Evaluation of the Langmuir Formalism for Modeling the Adsorption Isotherms of Proteins and Polyelectrolytes in Simulations of Ion Exchange Chromatography

Abstract

AbstractThe adsorption behavior of two cationic proteins (cytochrome c and α‐chymotrypsinogen) and one synthetic polycation (poly(diallylmethylammonium chloride), polyDADMAC) was investigated on a porous particle based and a monolithic cation exchanger column. All isotherms could be fitted to the Langmuir equation. Subsequently, the derived Langmuir equation parameters were combined with two kinetic models, the transport dispersive (TD) and the lumped pore diffusion (POR) models, to simulate breakthrough curves of the substances on the ion exchanger columns. In the case of the proteins, simulations based on the experimentally derived Langmuir parameters showed poor correlation with the experimental breakthrough curves. When the Langmuir parameters were instead fitted in the simulations, adequate agreement could be achieved. In the case of the TD model, the overall mass transfer parameter had to also be fitted as a function of the protein concentration to optimize the fit. In the case of the POR model, one set of transport parameters could be used to simulate the breakthrough curves independent of the mobile phase composition (buffer concentration 75 or 120 mM, NaCl concentration 0–5 %) or the protein concentration (0.001–0.3 mg/mL).
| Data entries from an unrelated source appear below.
<file path="src/rtl/cpu_pkg.sv">
// Shared MIPS core constants: word width, reset/exception PCs, $ra index.
// Also holds the next-PC source encoding and the j/jal target helper.
package cpu_pkg;

  localparam int WORD_W = 32;
  localparam logic [WORD_W-1:0] RESET_PC   = 32'h0000_3000;
  localparam logic [WORD_W-1:0] EXC_VECTOR = 32'h0000_4180;
  localparam logic [4:0]        REG_RA     = 5'd31;

  typedef enum logic [2:0] {
    SEL_SEQ,
    SEL_BR,
    SEL_JAL,
    SEL_JR,
    SEL_HOLD,
    SEL_EXC,
    SEL_ERET
  } npc_sel_e;

  function automatic logic [WORD_W-1:0] jump_target(input logic [WORD_W-1:0] cur_pc,
                                                    input logic [25:0]       idx);
    return {cur_pc[31:28], idx, 2'b00};
  endfunction

endpackage

</file>
<file path="src/rtl/ras_stack.sv">
// Circular return-address stack; push/pop take effect on the next edge, top/empty are combinational.
// A push when full overwrites the oldest entry; a pop when empty is ignored.
module ras_stack
  import cpu_pkg::*;
#(
  parameter int DEPTH = 4,
  parameter int W     = WORD_W
) (
  input  logic         clk,
  input  logic         reset,
  input  logic         push,
  input  logic         pop,
  input  logic [W-1:0] push_data,
  output logic [W-1:0] top,
  output logic         empty
);

  localparam int AW = $clog2(DEPTH);
  localparam int CW = AW + 1;

  logic [W-1:0]  mem [DEPTH];
  logic [AW-1:0] sp;
  logic [AW-1:0] sp_dec;
  logic [CW-1:0] count;

  assign sp_dec = sp - AW'(1);
  assign empty  = (count == '0);
  assign top    = empty ? '0 : mem[sp_dec];

  always_ff @(posedge clk) begin
    if (!reset) begin
      sp    <= '0;
      count <= '0;
    end else if (push) begin
      sp <= sp + AW'(1);
      if (count != CW'(DEPTH)) count <= count + CW'(1);
    end else if (pop && !empty) begin
      sp    <= sp_dec;
      count <= count - CW'(1);
    end
  end

  // Entries are never cleared; count alone decides what is valid.
  always_ff @(posedge clk) begin
    if (reset && push) mem[sp] <= push_data;
  end

endmodule

</file>
<file path="src/rtl/npc_ras.sv">
// Registered PC with next-PC mux, exception vectoring and a jal/jr return-address stack.
// One-cycle latency from controls to pc; stall holds the PC and the stack unless an exception or eret redirects.
module npc_ras
  import cpu_pkg::*;
#(
  parameter logic [WORD_W-1:0] RESET_PC   = cpu_pkg::RESET_PC,
  parameter logic [WORD_W-1:0] EXC_VECTOR = cpu_pkg::EXC_VECTOR,
  parameter int                RAS_DEPTH  = 4,
  parameter int                CNT_W      = 16
) (
  input  logic              clk,
  input  logic              reset,
  input  logic              stall,
  input  logic              exc_req,
  input  logic              eret,
  input  logic [31:0]       epc,
  input  logic              branch,
  input  logic              zero,
  input  logic [31:0]       sign_imm,
  input  logic              jal_sel,
  input  logic              link,
  input  logic [25:0]       instr_index,
  input  logic              jr_sel,
  input  logic              ret_hint,
  input  logic [31:0]       rd1,
  output logic [31:0]       pc,
  output logic [31:0]       pc_plus4,
  output logic [31:0]       ras_top,
  output logic              ras_hit,
  output logic [CNT_W-1:0]  ras_miss_cnt,
  output logic              adel
);

  npc_sel_e          sel;
  logic [31:0]       pc_q;
  logic [31:0]       pc_d;
  logic [31:0]       br_off;
  logic              ras_push;
  logic              ras_pop;
  logic              ras_empty;
  logic [CNT_W-1:0]  miss_q;

  assign pc       = pc_q;
  assign pc_plus4 = pc_q + 32'd4;
  assign br_off   = sign_imm << 2;
  assign adel     = |pc_q[1:0];

  always_comb begin
    sel = SEL_SEQ;
    if (exc_req)              sel = SEL_EXC;
    else if (eret)            sel = SEL_ERET;
    else if (stall)           sel = SEL_HOLD;
    else if (jal_sel)         sel = SEL_JAL;
    else if (jr_sel)          sel = SEL_JR;
    else if (branch && zero)  sel = SEL_BR;
  end

  always_comb begin
    pc_d = pc_plus4;
    case (sel)
      SEL_EXC:  pc_d = EXC_VECTOR;
      SEL_ERET: pc_d = epc;
      SEL_HOLD: pc_d = pc_q;
      SEL_JAL:  pc_d = jump_target(pc_q, instr_index);
      SEL_JR:   pc_d = rd1;
      SEL_BR:   pc_d = pc_plus4 + br_off;
      default:  pc_d = pc_plus4;
    endcase
  end

  always_ff @(posedge clk) begin
    if (!reset) pc_q <= RESET_PC;
    else        pc_q <= pc_d;
  end

  // Stack traffic only when the jump itself is the selected source.
  assign ras_push = reset && (sel == SEL_JAL) && link;
  assign ras_pop  = reset && (sel == SEL_JR)  && ret_hint;

  ras_stack #(
    .DEPTH (RAS_DEPTH),
    .W     (WORD_W)
  ) u_ras (
    .clk       (clk),
    .reset     (reset),
    .push      (ras_push),
    .pop       (ras_pop),
    .push_data (pc_plus4),
    .top       (ras_top),
    .empty     (ras_empty)
  );

  assign ras_hit = jr_sel && ret_hint && !ras_empty && (ras_top == rd1);

  always_ff @(posedge clk) begin
    if (!reset)
      miss_q <= '0;
    else if (ras_pop && !ras_hit && (miss_q != '1))
      miss_q <= miss_q + CNT_W'(1);
  end

  assign ras_miss_cnt = miss_q;

endmodule
</file>
<file path="config.mk">
export PLATFORM = sky130hd
export DESIGN_NAME = npc_ras
export DESIGN_NICKNAME = d
export VERILOG_FILES = /design/src/rtl/cpu_pkg.sv /design/src/rtl/ras_stack.sv /design/src/rtl/npc_ras.sv
export SDC_FILE = /design/constraint.sdc
export NUM_CORES = 1
export LEC_CHECK = 0
export ABC_AREA = 1
export BUFFER_PORTS_ARGS = -buffer_cell sky130_fd_sc_hd__buf_4
export CAP_MARGIN = 40
export CORE_ASPECT_RATIO = 1.75
export CORE_MARGIN = 1.5
export CORE_UTILIZATION = 55
export DETAILED_ROUTE_END_ITERATION = 10
export HOLD_SLACK_MARGIN = 0.1
export PLACE_DENSITY = 0.82
export SKIP_CTS_REPAIR_TIMING = 1
export SYNTH_ARGS = -nofsm -noshare
export SYNTH_HDL_FRONTEND = slang
export SYNTH_SLANG_ARGS = --single-unit
export TNS_END_PERCENT = 5
</file>
<file path="constraint.sdc">
create_clock -name clk -period 10.45 [get_ports clk]
set_clock_uncertainty 0.1 [all_clocks]
set_input_delay 2.09 -clock clk [delete_from_list [all_inputs] [get_ports clk]]
set_output_delay 2.09 -clock clk [all_outputs]
set_load 0.005 [all_outputs]
</file>
==> flow_summary.yaml <==
grt:
  grt_pass1_wl_mm: 65.8
  grt_pass1_vias: 12300
  grt.overflow.total: 0
  track_usage_pct: 38.1
  grt_start_max_net_pins: 70
  antenna_found_initial: 0
critical_path:
  worstPathMaxFanout: 65
  slowest_delay_ns: 0.54
  slowest_stage: "inv_2"
  path_cells: "inv_4 -> ha_1 -> inv_2 -> o21ai_0 -> o21ai_1 -> nand3_1 -> nand2_1 -> nand2_1 -> nor2_1 -> nand2_1 -> nor2_2 -> nand2_4 -> inv_1 -> buf_4"
  rr_endpoint: "pc[24]$_SDFFE_PN0P_"
  crit_type: "register to output pin"
  r2r_cells: 17
  cp.arrival_ns: 3.77
  start_kind: "register"
  cp_common_cell: "nand2_1"
  reg2reg_slack_ns: 5.79
  r2r_start: "pc[2]$_SDFFE_PN0P_"
  crit_path_end_kind: "output pin"
  required_ns: 8.26
worst_hold_path:
  min_delay_path_depth: 2
  min_to: "u_ras.count[2]$_SDFFE_PN0P_"
  worst_hold_path_type: "register to register"
  min_from: "u_ras.count[2]$_SDFFE_PN0P_"
floorplan:
  pin_count: 247
  start_util_pct: 55.6
  dieArea_um2: 23200
  die_w_um: 116
  core_area_um2: 22000
  dieHeight_um: 200
  rows: 72
synthesis:
  synth-main-ff-cell: "edfxtp_1"
  yosysMostFrequentCell: "nand2_1"
  yosysUniqueCellTypes: 53
  ys_async_sr_fraction_pct: 0
  synth_nets: 1874
  synth_top_cells_by_count: "532 x nand2_1, 257 x inv_1, 145 x nand3_1"
  avgSynthCellArea_um2: 7.19
  synth_area_leaders: "edfxtp_1 31%, nand2_1 16%, dfxtp_1 8.7%"
  synth_top_area_share_pct: 31.4
  synth-seq-area-share_pct: 40.1
  synth-edff-count: 128
  synthCells: 1700
  synth_area_leader_cell: "edfxtp_1"
  yosys_warnings: 0
  synth-seq-cells: 181
  synth.cell_area_um2: 12200
timing:
  slew_viol_final: 0
  max_slew_margin_pct: 38.8
  hold_violations: 0
  finalSetupViolCount: 0
  fin_crit_sh_pct: 57.0
  max_freq_mhz: 168
  fin_tns_setup_ns: 0
  tightest_slew_ns: 0.919
  rsz0062_at_grt: "false"
  holdWs_ns: 0.425
  post-route-min-period_ns: 5.96
pwr:
  power.density_nw_per_um2: 123
  p_leak_nw: 7.18
  power.total_mw: 1.83
  ir_drop_uv: 86.9
run:
  max_cap_viol_count: 0
layout:
  drive_above_1_share_pct: 17.6
  fin_area_um2: 14900
  fin_nets: 2095
  multiInputGateArea_um2: 6010
  seq_area_um2: 4910
  fillers: 1947
  syn2layout_area_growth_pct: 21.9
  antenna_cells: 0
  fin_util_pct: 67.8
route:
  routed-via-count: 12600
  via_per_inst: 5.64
  routed_wl_mm: 43.7
  wire_per_inst_um: 19.6
  drtIter0Drc: 1275
  drt_first_pass_iters: 8
  antenna_left: 0
  drcViolationCount: 0
clock_tree:
  htreeDepth: 4
  cts_tree: "built"
  worstSkewPairLatency_ns: 0.45
  path_clk_slew_ns: 0.07
  clock-sinks: 181
  cts_inserted_buffers: 17
  clk_path_buf_depth: 2
  clock-root-buffer: "clkbuf_16"
place:
  place.gp.congestion: 1.06
  placed_cell_area_um2: 14300
  io_buffer_count: 244
  dp.final_hpwl_mm: 33.4
status:
  outcome: "finished clean"
==> sequential cells by signal (all words and copies together) (netlist names) <==
signal	flops
ras_miss_cnt	16
u_ras.mem	128
u_ras.count	3
u_ras.sp	2
pc	32
==> logic make-up after synthesis <==
family | count (synthesis) | share of synthesized area [%]
flip-flops | 181 | 40.1
AO/OA/AOI/OAI | 239 | 11.4
AND/OR/NAND/NOR | 876 | 30.3
XOR/XNOR | 41 | 2.94
adder cells (fa/ha/maj) | 41 | 4.32
buffers and inverters | 322 | 10.8
==> critical path, delay by kind of cell, from the launching register on <==
family          cells  cell delay, ns
buf+inv             4            1.23
fa+ha+maj           1            0.37
flops               1            0.34
simple gates        7            0.86
compound gates      2            0.49
==> layout make-up <==
class | count | area share [%]
clock inverters | 12 | 1.08
repair buffers | 258 | 13.4
clock buffers | 20 | 3.06
flip-flops and latches | 181 | 32.9
inverters | 266 | 6.72
well taps | 296 | 2.49
multi-input cells | 1197 | 40.3
==> through the flow <==
step | instances | setup slack, ns
6_report | 2230 | 4.49
5_1_grt | 2230 | 4.23
4_1_cts | 2230 | 4.47
3_5_place_dp | 2198 | 4.82
3_3_place_gp | 2195 | 4.85
2_1_floorplan | 1700 | 5.26
==> worst max-delay path by stage <==
stage,start,to,slack (ns),cells past startpoint
floorplan,ret_hint,ras_hit,5.26,11
global placement,rd1[3],ras_hit,4.85,11
detailed placement,rd1[3],ras_hit,4.82,11
CTS,u_ras.sp[0]$_SDFFE_PN0P_,ras_hit,4.47,14
global route,u_ras.sp[0]$_SDFFE_PN0P_,ras_hit,4.23,14
finish,u_ras.sp[0]$_SDFFE_PN0P_,ras_hit,4.49,14
==> power by group <==
group          internal (mW)  switching, mW  total [mW]
combinational          0.134          0.217       0.351
sequential             0.782         0.0201       0.802
clock                  0.374          0.299       0.672
==> routing by layer <==
metal / part of all wire (%) / track usage [%] / routed length (um) / vias up
met3: 8.6 / 7.87 / 3770 / 175
met5: 0 / 0 / 0 / -
met2: 49 / 64.1 / 21500 / 669
li1: - / - / - / 5964
met4: 7.0 / 23.6 / 3060 / 0
met1: 35 / 43.4 / 15300 / 5762
==> layout by cell type, fill, tap and decap left out, types with 5 or more instances in the layout <==
master     instances
a21oi_1           98
a21oi_2           10
a221oi_1          10
a22oi_1            7
buf_4            255
clkbuf_16         17
dfxtp_1           52
edfxtp_1         128
ha_1              39
inv_1            257
inv_2              6
inv_6              5
nand2_1          532
nand2_2           15
nand3_1          145
nand3b_1          17
nand4_1           15
nor2_1           105
nor2_2             9
nor3_1            24
o211ai_1           8
o21ai_0           72
o21bai_1           7
xnor2_1           11
xor2_1            30
No activity file was read; power rests on OpenSTA's default activity.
As in the TD model, it was not possible to use the experimentally derived Langmuir parameters to simulate the breakthrough curves with the POR model. Instead, the Langmuir parameters had to be fitted for each individual case in order to achieve agreement. Neither the TD nor the POR model could satisfactorily simulate the behavior of the synthetic polyelectrolyte. The Langmuir equation can thus be used to provide standard transport models with an adsorption formalism to simulate breakthrough curves in ion exchange chromatography. However, the existence of a close correlation of the actually observed physico‐chemical adsorption behavior of the involved proteins could not be supported.